Five Analysts Interpret Dick Cheney’s Bizarre Italian Dream

Last week, as morsels of former Vice President Dick Cheney’s new memoir began to go public, The New York Times published an odd revelation: After undergoing heart surgery in 2010, Cheney had “a prolonged, vivid dream that he was living in an Italian villa, pacing the stone paths to get coffee and newspapers.” Lacking any additional context, the scene seemed rather opaque. What could it possibly mean? I decided to call up some psychoanalysts and dream experts for their interpretations. While all the analysts took pains to note they couldn’t be sure, they nonetheless provided me with several possible meanings for Cheney’s bizarre and extended dream.
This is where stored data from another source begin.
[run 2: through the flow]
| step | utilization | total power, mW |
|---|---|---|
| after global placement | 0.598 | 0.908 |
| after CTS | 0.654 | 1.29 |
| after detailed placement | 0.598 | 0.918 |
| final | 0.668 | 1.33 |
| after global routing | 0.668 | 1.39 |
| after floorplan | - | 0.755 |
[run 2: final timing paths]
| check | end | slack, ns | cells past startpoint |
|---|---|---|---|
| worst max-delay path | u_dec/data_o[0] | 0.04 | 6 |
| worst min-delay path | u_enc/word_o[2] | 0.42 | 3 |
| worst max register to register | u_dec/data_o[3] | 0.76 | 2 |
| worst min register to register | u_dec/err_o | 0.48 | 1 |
--- config.mk ---
export PLATFORM = sky130hd
export DESIGN_NAME = fence_store_buffer
export DESIGN_NICKNAME = d
export VERILOG_FILES = /design/src/rtl/fsb_pkg.sv /design/src/rtl/fsb_store_queue.sv /design/src/rtl/fsb_commit_pick.sv /design/src/rtl/fsb_load_gate.sv /design/src/rtl/fence_store_buffer.sv
export SDC_FILE = /design/constraint.sdc
export NUM_CORES = 1
export LEC_CHECK = 0
export CAP_MARGIN = 20
export CORE_ASPECT_RATIO = 1.75
export CORE_MARGIN = 5
export CORE_UTILIZATION = 45
export CTS_BUF_LIST = sky130_fd_sc_hd__clkbuf_4 sky130_fd_sc_hd__clkbuf_8
export CTS_CLUSTER_DIAMETER = 60
export DETAILED_ROUTE_END_ITERATION = 6
export DONT_BUFFER_PORTS = 1
export GPL_TIMING_DRIVEN = 0
export PLACE_DENSITY = 0.64
export RECOVER_POWER = 100
export SLEW_MARGIN = 10
export SYNTH_ARGS = -nofsm -noshare
export SYNTH_HDL_FRONTEND = slang
export SYNTH_SLANG_ARGS = --single-unit
--- constraint.sdc ---
create_clock -name clk -period 30.8 [get_ports clk]
set_input_delay 0 -clock clk [delete_from_list [all_inputs] [get_ports clk]]
set_output_delay 0 -clock clk [all_outputs]
set_load 0.02 [all_outputs]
The first two experts with whom I spoke were struck by the quotidian character of Cheney’s vision. French psychiatrist Mathilde Kazes, who practices medicine in Paris, offered that “it might mean that Cheney would like to be like a regular guy, with the little twist of living in an Italian villa—far from U.S. politics? With Berlusconi?” Dr. Paula Ellman, director of the Psychoanalytic Training Institute of the New York Freudian Society, agreed with the majority of Kazes’s diagnosis. For her, Cheney’s dream is “lifeless, concrete, [and] devoid of rich symbols.” It might reveal “his desires to have a life of ease, with its ordinary, mundane pleasures.”

Dr. Benjamin Kilborne, a medical doctor, anthropologist, and expert on dreams noted that the most obvious emotional content of the dream is located in Cheney’s wanderings on stone paths. “It may be a manifestation of some sort of anxiety or impatience,” he told me. “Why would he be pacing? Is it because he can’t go somewhere? Is he waiting for someone?” Kilborne added that the dream’s setting in Italy was also curious. In light of Cheney’s actions in the executive branch, he ventured that “it’s possible that he had fantasies of Roman triumphs.”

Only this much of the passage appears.